[Saved entries]
[config.mk]
export PLATFORM = sky130hd
export DESIGN_NAME = register_file_flat
export DESIGN_NICKNAME = d
export VERILOG_FILES = /design/src/rtl/register_file_if.sv /design/src/rtl/register_file.sv /design/src/flat_wrapper.sv
export SDC_FILE = /design/constraint.sdc
export NUM_CORES = 1
export LEC_CHECK = 0
export CAP_MARGIN = 20
export CORE_ASPECT_RATIO = 0.7
export CORE_UTILIZATION = 45
export CTS_BUF_LIST = sky130_fd_sc_hd__clkbuf_4
export CTS_CLUSTER_DIAMETER = 200
export DETAILED_ROUTE_END_ITERATION = 6
export PLACE_DENSITY = 0.69
export SLEW_MARGIN = 15
export SYNTH_ARGS = -nofsm -noshare
export SYNTH_HDL_FRONTEND = slang
export SYNTH_SLANG_ARGS = --single-unit
[constraint.sdc]
create_clock -name clk -period 9.5 [get_ports clk]
set_input_delay 2.85 -clock clk [delete_from_list [all_inputs] [get_ports clk]]
set_output_delay 2.85 -clock clk [all_outputs]
set_load 0.05 [all_outputs]
[src/rtl/register_file_if.sv]
// Bus bundle for the register file: one general write port, one dedicated R0 write port,
// two indexed read ports and the always-visible R0 read.
interface register_file_if #(
   parameter int DATA_WIDTH = 16,
   parameter int ADDR_WIDTH = 4
);
   logic                  registerWrite;
   logic [ADDR_WIDTH-1:0] regWriteLocal;
   logic [DATA_WIDTH-1:0] dataWrite;
   logic                  r0WriteEn;
   logic [DATA_WIDTH-1:0] r0Write;
   logic [ADDR_WIDTH-1:0] registerRead1;
   logic [ADDR_WIDTH-1:0] registerRead2;
   logic [DATA_WIDTH-1:0] dataRead1;
   logic [DATA_WIDTH-1:0] dataRead2;
   logic [DATA_WIDTH-1:0] r0Read;

   modport master (
      output registerWrite, regWriteLocal, dataWrite,
      output r0WriteEn, r0Write,
      output registerRead1, registerRead2,
      input  dataRead1, dataRead2, r0Read
   );

   modport slave (
      input  registerWrite, regWriteLocal, dataWrite,
      input  r0WriteEn, r0Write,
      input  registerRead1, registerRead2,
      output dataRead1, dataRead2, r0Read
   );
endinterface

[src/rtl/register_file.sv]
// 16x16 flip-flop register file: two combinational read ports, a general write port and a
// dedicated R0 write port for the multiply/divide unit. Reset is synchronous, active-high.
module register_file #(
   parameter int DATA_WIDTH = 16,
   parameter int ADDR_WIDTH = 4,
   parameter int NUM_REGS   = 2 ** ADDR_WIDTH
) (
   input logic             clk,
   input logic             reset_n,
   register_file_if.slave  bus
);
   logic [DATA_WIDTH-1:0] regFileReg [NUM_REGS];

   genvar gi;
   generate
      for (gi = 0; gi < NUM_REGS; gi++) begin : genRegs
         logic genHit;
         assign genHit = bus.registerWrite && (bus.regWriteLocal == ADDR_WIDTH'(gi));

         if (gi == 0) begin : genR0
            // The dedicated port is the multiply/divide result and must beat writeback.
            always_ff @(posedge clk) begin
               if (reset_n) begin
                  regFileReg[gi] <= '0;
               end else if (bus.r0WriteEn) begin
                  regFileReg[gi] <= bus.r0Write;
               end else if (genHit) begin
                  regFileReg[gi] <= bus.dataWrite;
               end
            end
         end else begin : genGp
            always_ff @(posedge clk) begin
               if (reset_n) begin
                  regFileReg[gi] <= '0;
               end else if (genHit) begin
                  regFileReg[gi] <= bus.dataWrite;
               end
            end
         end
      end
   endgenerate

   // No write bypass: reads see the stored value until the edge that updates it.
   assign bus.dataRead1 = regFileReg[bus.registerRead1];
   assign bus.dataRead2 = regFileReg[bus.registerRead2];
   assign bus.r0Read    = regFileReg[0];
endmodule

[src/flat_wrapper.sv]
// flat-port wrapper written by rule: the top's interface ports become plain ports
module register_file_flat 
#(
   parameter int DATA_WIDTH = 16,
   parameter int ADDR_WIDTH = 4,
   parameter int NUM_REGS   = 2 ** ADDR_WIDTH
)
  (clk, reset_n, bus_registerWrite, bus_regWriteLocal, bus_dataWrite, bus_r0WriteEn, bus_r0Write, bus_registerRead1, bus_registerRead2, bus_dataRead1, bus_dataRead2, bus_r0Read);
  register_file_if #(.DATA_WIDTH(DATA_WIDTH), .ADDR_WIDTH(ADDR_WIDTH)) bus_i ();
  input logic clk;
  input logic reset_n;
  input wire logic [$bits(bus_i.registerWrite)-1:0] bus_registerWrite;
  input wire logic [$bits(bus_i.regWriteLocal)-1:0] bus_regWriteLocal;
  input wire logic [$bits(bus_i.dataWrite)-1:0] bus_dataWrite;
  input wire logic [$bits(bus_i.r0WriteEn)-1:0] bus_r0WriteEn;
  input wire logic [$bits(bus_i.r0Write)-1:0] bus_r0Write;
  input wire logic [$bits(bus_i.registerRead1)-1:0] bus_registerRead1;
  input wire logic [$bits(bus_i.registerRead2)-1:0] bus_registerRead2;
  output wire logic [$bits(bus_i.dataRead1)-1:0] bus_dataRead1;
  output wire logic [$bits(bus_i.dataRead2)-1:0] bus_dataRead2;
  output wire logic [$bits(bus_i.r0Read)-1:0] bus_r0Read;
  assign bus_i.registerWrite = bus_registerWrite;
  assign bus_i.regWriteLocal = bus_regWriteLocal;
  assign bus_i.dataWrite = bus_dataWrite;
  assign bus_i.r0WriteEn = bus_r0WriteEn;
  assign bus_i.r0Write = bus_r0Write;
  assign bus_i.registerRead1 = bus_registerRead1;
  assign bus_i.registerRead2 = bus_registerRead2;
  assign bus_dataRead1 = bus_i.dataRead1;
  assign bus_dataRead2 = bus_i.dataRead2;
  assign bus_r0Read = bus_i.r0Read;
  register_file #(.DATA_WIDTH(DATA_WIDTH), .ADDR_WIDTH(ADDR_WIDTH), .NUM_REGS(NUM_REGS)) u_core (.clk(clk), .reset_n(reset_n), .bus(bus_i));
endmodule
==> flow_summary.toml <==
[run_status]
status = "finished, final reports clean"

[clock_tree]
htreeDepth = 3
cts_resized = 0
cts_tree = "yes"
numCtsBuffers = 67
cts-root-buf = "clkbuf_4"
cts_max_path_buffers = 3
path_clk_slew_ns = 0.07
post_cts_buffers = 0
clock-sinks = 256
ctsHoldBuffers = 0

[timing]
finalCritPeriodShare_pct = 86.27
setup_violations = 0
fin_tns_setup_ns = 0
fmax_ghz = 0.1220
max-slew-margin-rel_pct = 23.51
rsz0062_at_grt = "false"
slew_violations = 0
finalCriticalPeriod_ns = 8.196
hold_viol_final = 0
worstMarginPinSlew_ns = 1.147
fin_hold_ws_ns = 2.843

[die]
rows = 52
io_pins = 96
fp.dieW_um = 209.7
die_area_um2 = 30900
die_y_um = 147.4
start_util_pct = 46.40
core_area_um2 = 29280

[cells_and_area]
fill_cells = 2358
final_nets = 1059
reg.largest.list = "u_core.regFileReg x256"
area_growth_pct = 16.99
regArea_um2 = 7687
top_register = "u_core.regFileReg"
drive_above_1_share_pct = 27.54
multi_input_area_um2 = 5587
largest_reg_flops = 256

[pwr]
design_power_total_mw = 2.784
ir_worst_vdd_mv = 0.1080
pwr_density_cell_nw_per_um2 = 175.1
leakagePower_nw = 5.565

[yosys]
syn_inst = 893
async_flop_share_pct = 0
ys_types = 26
synthTopCellsByArea = "edfxtp_1, mux4_2, and2_1"
synth_commonest_cells = "edfxtp_1, and2_1, mux4_2"
ys.flop_type = "edfxtp_1"
synth.most_common_cell = "edfxtp_1"
syn_area_per_cell_um2 = 15.21
yosys_warnings = 0
synth_top_area_share_pct = 56.59
synth.net_count = 941
synth-seq-cells = 256
seq_area_frac_synth_pct = 56.59
netlist_area_um2 = 13590
yosys.area.top_type = "edfxtp_1"
synth_edf_count = 256

[grt]
grt_remaining_overflow = 0
gr-usage-all-layers_pct = 25.92
antenna_found_initial = 1
grt_max_degree = 65
grt_pass1_wl_mm = 57.05
grt_pass1_vias = 9050

[critical_path]
worstSetupStartpointType = "input pin"
worstSetupEndpointType = "output port"
crit_type = "in -> out"
required_ns = 6.65
crit_fanout = 16
critPathArrivalTime_ns = 5.35

[detailed_routing]
detail_route.wirelength_mm = 38.98
firstDrtPassIters = 5
drc = 0
vias_per_cell = 6.155
routedWlPerCell_um = 27.22
drtAntennaViolNets = 0
drt_iter0_drc = 986
vias = 8814

[place]
portBuffers = 95
place_congestion = 0.8168
hpwl_mm = 23.87

[flow_run]
max_cap_violations = 0

[hold_path]
hold_path_class = "in -> reg"
## power breakdown
group          internal (mW)  switching (mW)
clock                  0.516           0.454
sequential              1.31          0.0380
combinational          0.189           0.272
total                   2.02           0.764
## worst paths after layout
check / start / end / cells after the start
worst max-delay path: bus_registerRead2[2] / bus_dataRead2[15] / 5
worst min-delay path: bus_r0Write[6] / u_core.regFileReg[0][6] / 3
## layout make-up
class / instances / area share [%]
clock buffer: 96 / 4.534
inverter: 2 / 0.04723
sequential: 256 / 48.37
antenna: 1 / 0.01574
multi-input combinational: 549 / 35.15
clock inverter: 15 / 0.6928
tap: 378 / 2.976
timing repair buffer: 135 / 8.219
## cell families after synthesis
group	share of synthesized area, %
and+or+nand+nor	14.13
buffers and inverters	2.597
AOI/OAI and AO/OA	5.471
DFF	56.58
muxes	21.22
## stage by stage
stage	utilization, %	area [um2]	std cells	worst slack (ns)
floorplan	-	13590	893	2.273
global placement	51.30	15020	1316	1.314
detailed placement	51.34	15030	1317	1.303
CTS	54.18	15860	1428	1.303
global route	54.29	15890	1432	1.211
finish	54.29	15890	1432	1.305
## layer usage
layer	vias to the layer above	track usage [%]	part of all wire (%)	wire, um
met5	-	0	0	0
met4	0	8.577	2.1	828
met3	68	7.308	11	4192
met2	541	39.77	47	18210
met1	4455	35.92	40	15750
li1	3750	-	-	-
## placed cells by master, fill, tap and decap left out
cell	synthesis	routed
edfxtp_1	256	256
and2_1	242	242
mux4_2	128	128
clkbuf_4	0	96
clkdlybuf4s50_1	0	91
a22oi_1	64	64
buf_4	0	35
nand2_1	33	33
nor2_1	31	30
a32oi_1	16	16
clkinv_1	0	9
o21bai_2	0	8
buf_12	0	5
nor2b_1	4	4
o21bai_1	12	4
nor2_4	3	3
inv_2	0	3
nand3b_1	2	2
nand2b_1	2	2
inv_1	2	2
a21o_1	2	2
nand4bb_1	2	2
bufinv_16	0	2
buf_2	18	2
buf_6	0	2
diode_2	0	1
nor4b_4	0	1
nor3b_1	1	1
a31o_2	1	1
or2_2	1	1
nand3_1	1	1
a211o_1	1	1
nand4b_1	1	1
or4b_4	1	1
nor2_2	0	1
clkinv_2	0	1
## critical path: stages
cell and delay (ns):
clkdlybuf4s50_1 0.52, and2_1 0.74, a22oi_1 0.27, nand2_1 0.13, clkdlybuf4s50_1 0.82
Power figures use the tool's default switching activity.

**Task statement**: What is needed is an exact copy of the lines above, from the one containing "ir_worst_vdd_mv = 0.1080" through the one containing "## worst paths after layout", with nothing added.

**Written solution**:
ir_worst_vdd_mv = 0.1080
pwr_density_cell_nw_per_um2 = 175.1
leakagePower_nw = 5.565

[yosys]
syn_inst = 893
async_flop_share_pct = 0
ys_types = 26
synthTopCellsByArea = "edfxtp_1, mux4_2, and2_1"
synth_commonest_cells = "edfxtp_1, and2_1, mux4_2"
ys.flop_type = "edfxtp_1"
synth.most_common_cell = "edfxtp_1"
syn_area_per_cell_um2 = 15.21
yosys_warnings = 0
synth_top_area_share_pct = 56.59
synth.net_count = 941
synth-seq-cells = 256
seq_area_frac_synth_pct = 56.59
netlist_area_um2 = 13590
yosys.area.top_type = "edfxtp_1"
synth_edf_count = 256

[grt]
grt_remaining_overflow = 0
gr-usage-all-layers_pct = 25.92
antenna_found_initial = 1
grt_max_degree = 65
grt_pass1_wl_mm = 57.05
grt_pass1_vias = 9050

[critical_path]
worstSetupStartpointType = "input pin"
worstSetupEndpointType = "output port"
crit_type = "in -> out"
required_ns = 6.65
crit_fanout = 16
critPathArrivalTime_ns = 5.35

[detailed_routing]
detail_route.wirelength_mm = 38.98
firstDrtPassIters = 5
drc = 0
vias_per_cell = 6.155
routedWlPerCell_um = 27.22
drtAntennaViolNets = 0
drt_iter0_drc = 986
vias = 8814

[place]
portBuffers = 95
place_congestion = 0.8168
hpwl_mm = 23.87

[flow_run]
max_cap_violations = 0

[hold_path]
hold_path_class = "in -> reg"
## power breakdown
group          internal (mW)  switching (mW)
clock                  0.516           0.454
sequential              1.31          0.0380
combinational          0.189           0.272
total                   2.02           0.764
## worst paths after layout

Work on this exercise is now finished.